Health Care Reform - Key Messages
Quality, Affordable Health Care for All
- More than 48 million Americans—including 9 million children-- have no health coverage — and with the economy in a downturn, more will lose coverage unless we pass reform now.
- Health care premiums for 2008 cost, on average, more than $12,000 for a family of four — and are rising four times faster than inflation.
- Congress needs to pass reform this year. The public overwhelmingly supports reform — as do the President and key congressional leaders. Delay is the enemy of reform.
- Health care reform must ensure that every person in America has quality, affordable health care coverage. Not only is this a moral imperative, it is a key component of controlling spiraling health care costs. Sub-standard care is hurting millions of patients.
- Health care reform is a crucial ingredient for great public schools for all students. Students can't learn unless they come to school healthy.
- The lack of necessary medical services creates a serious impediment to learning. Families with access to regular medical care are more likely to keep the entire family healthy and create a better learning environment within the home.
Taxation of Benefits
- Many public education employees have traded salary increases for the long-term security of a comprehensive health plan. Telling them benefits will be cut or that they will pay more taxes would unfairly penalize them.
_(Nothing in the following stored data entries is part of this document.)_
--- config.mk ---
export PLATFORM = sky130hd
export DESIGN_NAME = mdio_mgmt_master
export DESIGN_NICKNAME = d
export VERILOG_FILES = /design/src/rtl/mdio_mgmt_pkg.sv /design/src/rtl/mdio_clkgen.sv /design/src/rtl/mdio_shifter.sv /design/src/rtl/mdio_regs.sv /design/src/rtl/mdio_mgmt_master.sv
export SDC_FILE = /design/constraint.sdc
export NUM_CORES = 1
export LEC_CHECK = 0
export ABC_AREA = 1
export BUFFER_PORTS_ARGS = -buffer_cell sky130_fd_sc_hd__clkbuf_2
export CAP_MARGIN = 20
export CELL_PAD_IN_SITES_DETAIL_PLACEMENT = 1
export CELL_PAD_IN_SITES_GLOBAL_PLACEMENT = 1
export CORE_ASPECT_RATIO = 1.5
export CORE_MARGIN = 1
export CORE_UTILIZATION = 37
export DETAILED_ROUTE_END_ITERATION = 6
export PLACE_DENSITY = 0.76
export SLEW_MARGIN = 20
export SYNTH_ARGS = -nofsm -noshare
export SYNTH_HDL_FRONTEND = slang
export SYNTH_HIERARCHICAL = 1
export SYNTH_SLANG_ARGS = --single-unit
--- constraint.sdc ---
create_clock -name clk -period 2.3 [get_ports clk]
set_clock_uncertainty 0.15 [all_clocks]
set_input_delay 0.115 -clock clk [delete_from_list [all_inputs] [get_ports clk]]
set_output_delay 0.115 -clock clk [all_outputs]
set_load 0.005 [all_outputs]
## config.mk

```make
export PLATFORM = sky130hd
export DESIGN_NAME = stopwatch_top
export DESIGN_NICKNAME = d
export VERILOG_FILES = /design/src/rtl/stopwatch_pkg.sv /design/src/rtl/sw_sync.sv /design/src/rtl/sw_div_stage.sv /design/src/rtl/sw_tick_gen.sv /design/src/rtl/sw_run_ctrl.sv /design/src/rtl/sw_bcd_field.sv /design/src/rtl/sw_disp_mux.sv /design/src/rtl/stopwatch_top.sv
export SDC_FILE = /design/constraint.sdc
export NUM_CORES = 1
export LEC_CHECK = 0
export ABC_AREA = 1
export BUFFER_PORTS_ARGS = -buffer_cell sky130_fd_sc_hd__buf_2
export CAP_MARGIN = 20
export CORE_ASPECT_RATIO = 1.25
export CORE_MARGIN = 2
export CORE_UTILIZATION = 55
export CTS_CLUSTER_DIAMETER = 30
export DETAILED_ROUTE_END_ITERATION = 6
export PLACE_DENSITY = 0.72
export SLEW_MARGIN = 20
export SYNTH_ARGS = -nofsm -noshare
export SYNTH_HDL_FRONTEND = slang
export SYNTH_SLANG_ARGS = --single-unit
```

## constraint.sdc

```tcl
create_clock -name clk -period 2.8 [get_ports clk]
set_clock_uncertainty 0.2 [all_clocks]
set_input_delay 0 -clock clk [delete_from_list [all_inputs] [get_ports clk]]
set_output_delay 0 -clock clk [all_outputs]
set_load 0.1 [all_outputs]
```
[src/rtl/sysctl_pkg.sv]
package sysctl_pkg;
    // Bit positions inside the control byte (software visible layout)
    localparam int BIT_FRST  = 0;
    localparam int BIT_A20   = 1;
    localparam int BIT_LOCK  = 3;
    localparam int BIT_WDOG  = 4;
    localparam int BIT_ACT_L = 6;
    localparam int BIT_ACT_H = 7;

    typedef enum logic [0:0] {
        PS_IDLE  = 1'b0,
        PS_DRIVE = 1'b1
    } pulse_state_e;
endpackage

[src/rtl/sysctl_decode.sv]
module sysctl_decode #(
    parameter int              ADDR_W    = 16,
    parameter logic [ADDR_W-1:0] BASE_ADDR = 'h92
) (
    input  logic              clk,
    input  logic              por_n,
    input  logic [ADDR_W-1:0] io_addr,
    input  logic              io_byte,
    input  logic              io_rd,
    input  logic              io_wr,
    output logic              rd_ok,
    output logic              wr_ok,
    output logic              size_err
);
    logic hit;
    logic bad_size;

    assign hit      = (io_addr == BASE_ADDR);
    assign rd_ok    = hit && io_byte && io_rd;
    assign wr_ok    = hit && io_byte && io_wr;
    assign bad_size = hit && !io_byte && (io_rd || io_wr);

    always_ff @(posedge clk or negedge por_n) begin
        if (!por_n) size_err <= 1'b0;
        else        size_err <= bad_size;
    end

    // the error flag only follows a mis-sized access one cycle earlier
    assert_size_err_cause_R1: assert property (@(posedge clk) disable iff (!por_n)
        size_err |-> $past(hit && !io_byte && (io_rd || io_wr)));
endmodule

[src/rtl/sysctl_rstpulse.sv]
module sysctl_rstpulse
    import sysctl_pkg::*;
#(
    parameter int PULSE_CYCLES = 4
) (
    input  logic clk,
    input  logic por_n,
    input  logic trig,
    output logic pulse
);
    localparam int CNT_W = $clog2(PULSE_CYCLES + 1);
    localparam logic [CNT_W-1:0] LAST = CNT_W'(PULSE_CYCLES - 1);

    pulse_state_e     state_q, state_d;
    logic [CNT_W-1:0] cnt_q, cnt_d;

    // next-state logic
    always_comb begin
        state_d = state_q;
        cnt_d   = cnt_q;
        unique case (state_q)
            PS_IDLE: begin
                if (trig) begin
                    state_d = PS_DRIVE;
                    cnt_d   = '0;
                end
            end
            PS_DRIVE: begin
                if (cnt_q == LAST) begin
                    state_d = PS_IDLE;
                    cnt_d   = '0;
                end else begin
                    cnt_d = cnt_q + 1'b1;
                end
            end
            default: begin
                state_d = PS_IDLE;
                cnt_d   = '0;
            end
        endcase
    end

    // state register
    always_ff @(posedge clk or negedge por_n) begin
        if (!por_n) begin
            state_q <= PS_IDLE;
            cnt_q   <= '0;
        end else begin
            state_q <= state_d;
            cnt_q   <= cnt_d;
        end
    end

    // outputs
    always_comb begin
        unique case (state_q)
            PS_DRIVE: pulse = 1'b1;
            default:  pulse = 1'b0;
        endcase
    end

    // run-length monitor for the pulse width
    logic [CNT_W:0] hi_run;
    always_ff @(posedge clk or negedge por_n) begin
        if (!por_n)     hi_run <= '0;
        else if (pulse) hi_run <= hi_run + 1'b1;
        else            hi_run <= '0;
    end

    // the pulse never runs longer than the configured width
    assert_pulse_width_R5: assert property (@(posedge clk) disable iff (!por_n)
        hi_run <= (CNT_W+1)'(PULSE_CYCLES));
    // a pulse that has started keeps going until its width is reached
    assert_pulse_min_R3: assert property (@(posedge clk) disable iff (!por_n)
        (pulse && hi_run < (CNT_W+1)'(PULSE_CYCLES - 1)) |=> pulse);
endmodule

[src/rtl/sysctl_regs.sv]
module sysctl_regs
    import sysctl_pkg::*;
(
    input  logic       clk,
    input  logic       por_n,
    input  logic       cpu_rst,
    input  logic       wr_ok,
    input  logic [7:0] wdata,
    input  logic       wdog_to,
    output logic [7:0] value,
    output logic       a20_en,
    output logic       sec_lock,
    output logic       act_led
);
    logic       frst_q;
    logic       a20_q;
    logic       lock_q;
    logic       wdog_q;
    logic [1:0] act_q;
    logic       normal_wr;
    logic       fire_wr;

    assign fire_wr   = wr_ok && !cpu_rst && wdata[BIT_FRST];
    assign normal_wr = wr_ok && !cpu_rst && !wdata[BIT_FRST];

    // bits cleared by either reset
    always_ff @(posedge clk or negedge por_n) begin
        if (!por_n) begin
            a20_q <= 1'b0;
            act_q <= 2'b00;
        end else if (cpu_rst) begin
            a20_q <= 1'b0;
            act_q <= 2'b00;
        end else if (normal_wr) begin
            a20_q <= wdata[BIT_A20];
            act_q <= wdata[BIT_ACT_H:BIT_ACT_L];
        end
    end

    // bits cleared only by power-on reset
    always_ff @(posedge clk or negedge por_n) begin
        if (!por_n) begin
            frst_q <= 1'b0;
            lock_q <= 1'b0;
            wdog_q <= 1'b0;
        end else begin
            if (fire_wr) frst_q <= 1'b1;
            if (normal_wr && wdata[BIT_LOCK]) lock_q <= 1'b1;
            if (wdog_to)
                wdog_q <= 1'b1;
            else if (normal_wr && wdata[BIT_WDOG])
                wdog_q <= 1'b0;
        end
    end

    always_comb begin
        value            = '0;
        value[BIT_FRST]  = frst_q;
        value[BIT_A20]   = a20_q;
        value[BIT_LOCK]  = lock_q;
        value[BIT_WDOG]  = wdog_q;
        value[BIT_ACT_H:BIT_ACT_L] = act_q;
    end

    assign a20_en   = a20_q;
    assign sec_lock = lock_q;
    assign act_led  = |act_q;

    assert_lock_sticky_R7: assert property (@(posedge clk) disable iff (!por_n)
        sec_lock |=> sec_lock);
    assert_frst_sticky_R6: assert property (@(posedge clk) disable iff (!por_n)
        value[BIT_FRST] |=> value[BIT_FRST]);
    assert_wdog_sets_R8: assert property (@(posedge clk) disable iff (!por_n)
        wdog_to |=> value[BIT_WDOG]);
    assert_cpu_rst_clears_R11: assert property (@(posedge clk) disable iff (!por_n)
        cpu_rst |=> (!a20_en && !act_led));
    assert_fire_keeps_a20_R4: assert property (@(posedge clk) disable iff (!por_n)
        (wr_ok && wdata[BIT_FRST]) |=> $stable(a20_en));
endmodule

[src/rtl/sysctl_porta.sv]
module sysctl_porta
    import sysctl_pkg::*;
#(
    parameter int              ADDR_W       = 16,
    parameter logic [ADDR_W-1:0] BASE_ADDR  = 'h92,
    parameter int              PULSE_CYCLES = 4
) (
    input  logic              clk,
    input  logic              por_n,
    input  logic              cpu_rst,
    input  logic [ADDR_W-1:0] io_addr,
    input  logic              io_byte,
    input  logic              io_rd,
    input  logic              io_wr,
    input  logic [7:0]        io_wdata,
    output logic [7:0]        io_rdata,
    output logic              size_err,
    input  logic              wdog_to,
    output logic              a20_en,
    output logic              cpu_rst_pulse,
    output logic              sec_lock,
    output logic              act_led
);
    logic       rd_ok;
    logic       wr_ok;
    logic       trig;
    logic [7:0] reg_value;

    sysctl_decode #(
        .ADDR_W    (ADDR_W),
        .BASE_ADDR (BASE_ADDR)
    ) u_decode (
        .clk      (clk),
        .por_n    (por_n),
        .io_addr  (io_addr),
        .io_byte  (io_byte),
        .io_rd    (io_rd),
        .io_wr    (io_wr),
        .rd_ok    (rd_ok),
        .wr_ok    (wr_ok),
        .size_err (size_err)
    );

    sysctl_regs u_regs (
        .clk      (clk),
        .por_n    (por_n),
        .cpu_rst  (cpu_rst),
        .wr_ok    (wr_ok),
        .wdata    (io_wdata),
        .wdog_to  (wdog_to),
        .value    (reg_value),
        .a20_en   (a20_en),
        .sec_lock (sec_lock),
        .act_led  (act_led)
    );

    assign trig = wr_ok && !cpu_rst && io_wdata[BIT_FRST];

    sysctl_rstpulse #(
        .PULSE_CYCLES (PULSE_CYCLES)
    ) u_pulse (
        .clk   (clk),
        .por_n (por_n),
        .trig  (trig),
        .pulse (cpu_rst_pulse)
    );

    assign io_rdata = rd_ok ? reg_value : 8'h00;

    // an accepted trigger while idle starts the pulse in the next cycle
    assert_trig_starts_R3: assert property (@(posedge clk) disable iff (!por_n)
        (trig && !cpu_rst_pulse) |=> cpu_rst_pulse);
    // unused bits never read as 1
    assert_unused_zero_R10: assert property (@(posedge clk) disable iff (!por_n)
        (io_rdata[5] == 1'b0) && (io_rdata[2] == 1'b0));
endmodule

[config.mk]
export PLATFORM = sky130hd
export DESIGN_NAME = sysctl_porta
export DESIGN_NICKNAME = d
export VERILOG_FILES = /design/src/rtl/sysctl_pkg.sv /design/src/rtl/sysctl_decode.sv /design/src/rtl/sysctl_rstpulse.sv /design/src/rtl/sysctl_regs.sv /design/src/rtl/sysctl_porta.sv
export SDC_FILE = /design/constraint.sdc
export NUM_CORES = 1
export LEC_CHECK = 0
export ABC_CLOCK_PERIOD_IN_PS = 1700
export BUFFER_PORTS_ARGS = -buffer_cell sky130_fd_sc_hd__buf_2
export CAP_MARGIN = 20
export CORE_ASPECT_RATIO = 0.8
export CORE_MARGIN = 5
export CORE_UTILIZATION = 39
export DETAILED_ROUTE_END_ITERATION = 6
export GPL_TIMING_DRIVEN = 0
export PLACE_DENSITY = 0.76
export SLEW_MARGIN = 20
export SYNTH_ARGS = -nofsm -noshare
export SYNTH_HDL_FRONTEND = slang
export SYNTH_HIERARCHICAL = 1
export SYNTH_SLANG_ARGS = --single-unit
[constraint.sdc]
create_clock -name clk -period 1.7 [get_ports clk]
set_input_delay 0.255 -clock clk [delete_from_list [all_inputs] [get_ports clk]]
set_output_delay 0.255 -clock clk [all_outputs]
set_load 0.005 [all_outputs]
Word-level counts from Yosys, hierarchy flattened
Cells that the tools add are included.

Bits in registers: 11. Latch bits: 0. Bits in writable memories: 0. ROM bits: 0. Word-level logic and storage cells: 44. Memories kept: 0.

Add/subtract/negate cells: 1. $mul: 0. Div/mod/pow operators: 0. Magnitude comparators: 0. Equal/unequal tests: 3. Shifts and indexed selects: 0. Mux-type cells: 14. Bitwise gates (word level): 1. Reductions and logical operators: 17.

Operator list (count): 16-bit by 8-bit equality test with 1-bit output, second input constant (1); 1-bit logical AND (10); 8-bit two-way mux (1); 1-bit two-way mux (7); 3-bit two-way mux (2); 3-bit case mux with 2 select lines (1); 2-bit two-way mux (2); 2-bit nonzero test (2); 3-bit by 1-bit adder with 3-bit output, second input constant (1); 3-bit by 2-bit equality test with 1-bit output, second input constant (1); 1-bit logical NOT (3); 2-bit != test, second input constant (1); 1-bit case mux with 2 select lines (1); 2-bit OR reduction (1); 1-bit logical OR (1); 1-bit NOT (1).

Longest topological paths before layout
Depth in word-level cells: 8. Gate-level depth with buffers: 6. Mapped depth without buffers: 6.

Cells and area by module
Netlist, hierarchy kept.

By module, submodules not included: sysctl_regs (times used 1, cells an instance 27, area an instance 296.5 um^2); sysctl_rstpulse (times used 1, cells an instance 15, area an instance 176.4 um^2); sysctl_decode (times used 1, cells an instance 12, area an instance 100.1 um^2); sysctl_porta (times used 1, cells an instance 9, area an instance 58.8 um^2).

Worst setup path after synthesis
OpenSTA, ideal clock, no wires.

Path type: input to register. From: input port io_addr[8]. To: register u_regs.wdog_q. Library setup time: 118 ps. Arrival: 1523 ps. Slack: 59 ps. Stages: 5. Path through: or4_4 -> nor3_1 -> nor3b_2 -> nand2_1 -> a21o_1.

Longest elaborated chain between the ends: 7.

Ends and longest elaborated chain: start: declaration (RTL line sysctl_porta.sv:11) `input logic [ADDR_W-1:0] io_addr,`; 16-bit by 8-bit equality test with 1-bit output (RTL line sysctl_decode.sv:18) `assign hit = (io_addr == BASE_ADDR);`; 1-bit logical AND (2 in series) (RTL line sysctl_decode.sv:20) `assign wr_ok = hit && io_byte && io_wr;`; via wr_ok (RTL line sysctl_porta.sv:25) `logic wr_ok;`; 1-bit logical AND (2 in series) (RTL line sysctl_regs.sv:24) `assign normal_wr = wr_ok && !cpu_rst && !wdata[BIT_FRST];`; 1-bit logical AND (RTL line sysctl_regs.sv:51) `else if (normal_wr && wdata[BIT_WDOG])`; 2-bit nonzero test (no line); end signal: assignment (RTL line sysctl_regs.sv:45) `wdog_q <= 1'b0;`; end signal: assignment (RTL line sysctl_regs.sv:50) `wdog_q <= 1'b1;`; end signal: assignment (RTL line sysctl_regs.sv:52) `wdog_q <= 1'b0;`; end: declaration (RTL line sysctl_regs.sv:18) `logic wdog_q;`.

The timed path passes the listed nets, and every way through them passes these cells. A chain may end at the register's enable or synchronous reset.

Worst setup path in the final report
From: input port io_addr[13]. To: output port io_rdata[1].

Longest elaborated chain between the ends: 4.

Ends and longest elaborated chain: 16-bit by 8-bit equality test with 1-bit output (RTL line sysctl_decode.sv:18); 1-bit logical AND (2 in series) (RTL line sysctl_decode.sv:19) `assign rd_ok = hit && io_byte && io_rd;`; via rd_ok (RTL line sysctl_porta.sv:24) `logic rd_ok;`; 8-bit two-way mux (RTL line sysctl_porta.sv:68) `assign io_rdata = rd_ok ? reg_value : 8'h00;`; end: declaration (RTL line sysctl_porta.sv:16) `output logic [7:0] io_rdata,`.

The timed path passes the listed nets, and every way through them passes these cells.

==> results.toml <==
[run_status]
status = "finished, violations left"
violations = "negative setup slack"

[global_route]
grt_overflow_total = 0
grt_pass1_vias = 582
grt_first_pass_wirelength_um = 2440
grt_use_total_pct = 14.7
antenna_found_initial = 0
grt_max_degree = 12

[final_layout]
antennaDiodeCount = 0
fin_area_um2 = 1020
layout.nets = 145
drive_above_1_share_pct = 59.8
fillers = 133
syn2layout_area_growth_pct = 61.0

[sta]
setup_viol = 6
fin_ws_ns = -0.0504
fin_setup_tns_ns = -0.291
post-route-period-util_pct = 103
max_freq_mhz = 571
whs_ns = 0.158
finalHoldViolCount = 0
rsz0062_at_grt = "yes"
min_period_ns = 1.75
slew_viol_final = 0
fin_skew_ns = 0.00152

[critical_path]
worstPathMaxFanout = 5
cp_cell_sequence = "buf_6 > or4_4 > nor3_4 > buf_6 > and2_4 > buf_6"
r2r_cells = 3
r2r_slack_ns = 0.70
crit_cells = 6
critPathLaunch = "io_addr[13]"
rr_startpoint = "u_pulse/cnt_q[0]"
critPathKind = "input pin to primary output"
arrival_ns = 1.50
start_kind = "input pin"
endpoint = "io_rdata[1]"
crit_family = "simple AND/OR/NAND/NOR gates"
worst_path_max_delay_cell = "or4_4"
end_kind = "primary output"
crit_top_cell = "buf_6"
cp_num_buf_inv = 3
required_ns = 1.44
timing.rr.end = "u_pulse/cnt_q[2]"
max_stage_delay_ns = 0.55

[drt]
drc = 0
wl_per_cell_um = 13.4
routed_wl_um = 1800
via_per_inst = 4.73
dr.first_iter.drc_count = 12
dr.pass1.iters = 4
num_vias = 634
drtAntennaViolNets = 0

[synth]
synth-xor-area-share_pct = 0
yosysUniqueCellTypes = 29
syn_avg_cell_area_um2 = 10.0
synthSimpleGateAreaFrac_pct = 33.3
yosysWarnings = 6
synth_mux_area_share_pct = 4.75
synthAdderAreaFrac_pct = 1.98
ys_ff_latch = 11
async_flop_share_pct = 100
synth_top_cell_by_area = "dfrtp_1"
yosysMostFrequentCell = "dfrtp_1"
synth_edf_count = 0
synth_common_cells = "dfrtp_1 (11), and2_1 (8), buf_4 (6)"
synthDominantCellAreaShare_pct = 43.6
synthTopCellsByArea = "dfrtp_1 (44%), and2_1 (7.9%), buf_4 (7.1%)"
synthCells = 63
syn-cell-area_um2 = 632
ys_seq_area_share_pct = 43.6
ys.flop_type = "dfrtp_1"
synth-compound-area-share_pct = 8.12
synth_top_family_by_area = "simple AND/OR/NAND/NOR gates"

[placed_design]
dp_hpwl_um = 1220
gp_congestion = 0.654
numPortBuffers = 39
place_area_um2 = 858

[clock_tree]
cts_made_buffers = 3
clock_latency_ns = 0.27
cts_tree = "yes"
htreeDepth = 1
cts.sinks = 11
clk_path_buf_depth = 2
clkTransAtPathRegs_ns = 0.07
cts_root_buf = "clkbuf_4"

[pwr]
peakVddDrop_v = 0.000427
powerDensity_nw_per_um2 = 494
leakagePower_nw = 0.570

[die]
core_area_um2 = 1580
rows = 13
initial_core_util_pct = 40.0
pin_count = 44
dieArea_um2 = 2530
die_h_um = 46
fp.dieW_um = 55

[run]
maxCapViolations = 0

[min_path]
holdCritPathClass = "input pin to flip-flop"
min_from = "wdog_to"
cell usage in the layout, fill, tap and decap left out, drive strengths merged, types with 2 or more instances in the layout:
cell type	Yosys	routed
conb	1	2
nor3	2	2
a21o	2	2
dfrtp	11	11
nand2b	3	3
nor4	2	2
buf	6	49
nand2	4	4
mux2i	3	3
clkbuf	0	4
nor2	5	5
and2	8	8
report_power, final:
| part | leakage [nW] | internal (mW) | switching (mW) |
|---|---|---|---|
| registers | 0.138 | 0.262 | 0.0000915 |
| logic | 0.417 | 0.0350 | 0.0267 |
| clock network | 0.0150 | 0.0910 | 0.0879 |
| total | 0.570 | 0.388 | 0.115 |
worst register-to-register path, cell delays in order (launching register included):
cell and delay [ns]:
dfrtp_1 0.38, ha_1 0.17, and2b_1 0.18, o21a_1 0.16
routing by layer:
layer	vias to the layer above	track usage, %	share of wire (%)
met5	-	0	0
met4	0	9.71	3.7
met3	9	7.21	9.4
met2	33	22.4	50
met1	283	16.0	37
li1	309	-	-
flip-flops by register name, indices dropped and copies added, names as in the netlist:
name	count
u_decode/size_err	1
u_pulse/cnt_q	3
u_pulse/state_q	1
u_regs/a20_en	1
u_regs/act_q	2
u_regs/frst_q	1
u_regs/sec_lock	1
u_regs/wdog_q	1
cells by family after synthesis:
group	count (synthesis)
AO/OA/AOI/OAI	7
flip-flops	11
other	1
adder cells (fa/ha/maj)	1
buffers and inverters	7
AND/OR/NAND/NOR	33
multiplexers	3
through the flow:
| stage | setup slack (ns) | total power [mW] | utilization (%) | cells |
|---|---|---|---|---|
| CTS | 0.0134 | 0.503 | 58.8 | 133 |
| finish | -0.0504 | 0.502 | 64.5 | 134 |
| floorplan | 0.0590 | 0.278 | - | 64 |
| global route | -0.0727 | 0.528 | 64.5 | 134 |
| global placement | -0.369 | 0.316 | 54.4 | 125 |
| detailed placement | -0.458 | 0.318 | 54.4 | 125 |
what timing repair did:
action	in CTS	in global routing
buffers inserted	3	1
gates cloned	0	0
pin swaps	2	3
hold buffers	1	0
gates resized for setup	2	17
endpoints found under the setup margin	6	15
hold endpoints to repair	11	0
worst min path at each step:
stage,cells past startpoint,endpoint,slack [ns]
6_report,2,u_regs/wdog_q,0.16
5_1_grt,2,u_regs/wdog_q,0.15
4_1_cts,2,u_regs/wdog_q,0.15
3_3_place_gp,1,u_pulse/cnt_q[0],0.13
3_5_place_dp,1,u_pulse/state_q,0.14
2_1_floorplan,0,u_decode/size_err,-0.04
cell type report:
cell class | instances | area [um2] | area share, %
multi-input combinational | 46 | 359 | 35.3
inverter | 1 | 3.75 | 0.369
sequential | 11 | 275 | 27.1
timing repair buffer | 44 | 280 | 27.6
tap | 22 | 27.5 | 2.71
clock buffer | 4 | 26.3 | 2.58
buffer | 6 | 45.0 | 4.43
Power figures use the tool's default switching activity.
- A health care tax would unfairly penalize experienced educators who, after years of dedicated service, have climbed to the top of salary schedules.
- Limiting or capping the tax exclusion for health benefits could discourage highly qualified workers from entering or staying in the profession.
- Eliminating or capping the tax exclusion would remove a key incentive for employers to provide coverage.
- Taxing benefits would encourage younger and healthier workers to pass up employer-sponsored coverage and seek less expensive, less comprehensive coverage, driving up the cost of coverage for older and less healthy workers.
- Taxing benefits would undermine the quality of coverage by driving highly-paid employees with higher marginal tax rates to demand that employers reduce coverage. While such employees may be able to afford high deductibles and reductions in coverage, it will be a financial burden for average families.
- Capping or eliminating the tax exclusion for employer sponsored health benefits would place the burden more heavily on some workers than others. Coverage is more expensive for employers whose workforces are older or female-dominated such as education. Premiums vary by geography and by industry. Coverage costs more for small employers, compared with large employers. It is inequitable to tax workers more, for the same coverage, because of who they work for, what they do or where they work.
Government-Sponsored Public Plan
- Health reform should guarantee a choice of plans and providers through a private health insurance plan, including one that an employee may currently have through his or her employer, and a public health insurance plan option.
- The public health insurance option will compete with the private insurance industry in terms of cost and quality.
- This choice is a fundamental feature of an American solution for health reform and another critical piece of cost control.